> [EXERCISE AIM]: Below are records; write all of them out exactly.

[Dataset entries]
^^^^^^^^^^^^^^^^

**config.mk**
```make
export PLATFORM = sky130hd
export DESIGN_NAME = eisu_ctrl
export DESIGN_NICKNAME = d
export VERILOG_FILES = /design/src/sv/eisu_pkg.sv /design/src/sv/eisu_ctrl.sv
export SDC_FILE = /design/constraint.sdc
export NUM_CORES = 1
export LEC_CHECK = 0
export ABC_AREA = 1
export BUFFER_PORTS_ARGS = -buffer_cell sky130_fd_sc_hd__buf_2
export CAP_MARGIN = 20
export CORE_MARGIN = 5
export CORE_UTILIZATION = 54
export CTS_CLUSTER_DIAMETER = 40
export DETAILED_ROUTE_END_ITERATION = 8
export PLACE_DENSITY = 0.73
export SYNTH_ARGS = -nofsm -noshare
export SYNTH_HDL_FRONTEND = slang
export SYNTH_SLANG_ARGS = --single-unit
```
**constraint.sdc**
```tcl
create_clock -name clk_i -period 1.5 [get_ports clk_i]
set_input_delay 0.3 -clock clk_i [delete_from_list [all_inputs] [get_ports clk_i]]
set_output_delay 0.3 -clock clk_i [all_outputs]
set_load 0.05 [all_outputs]
```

^^^^^^^^^^^^^^^^

> [WRITTEN RESPONSE]:
**config.mk**
```make
export PLATFORM = sky130hd
export DESIGN_NAME = eisu_ctrl
export DESIGN_NICKNAME = d
export VERILOG_FILES = /design/src/sv/eisu_pkg.sv /design/src/sv/eisu_ctrl.sv
export SDC_FILE = /design/constraint.sdc
export NUM_CORES = 1
export LEC_CHECK = 0
export ABC_AREA = 1
export BUFFER_PORTS_ARGS = -buffer_cell sky130_fd_sc_hd__buf_2
export CAP_MARGIN = 20
export CORE_MARGIN = 5
export CORE_UTILIZATION = 54
export CTS_CLUSTER_DIAMETER = 40
export DETAILED_ROUTE_END_ITERATION = 8
export PLACE_DENSITY = 0.73
export SYNTH_ARGS = -nofsm -noshare
export SYNTH_HDL_FRONTEND = slang
export SYNTH_SLANG_ARGS = --single-unit
```
**constraint.sdc**
```tcl
create_clock -name clk_i -period 1.5 [get_ports clk_i]
set_input_delay 0.3 -clock clk_i [delete_from_list [all_inputs] [get_ports clk_i]]
set_output_delay 0.3 -clock clk_i [all_outputs]
set_load 0.05 [all_outputs]
```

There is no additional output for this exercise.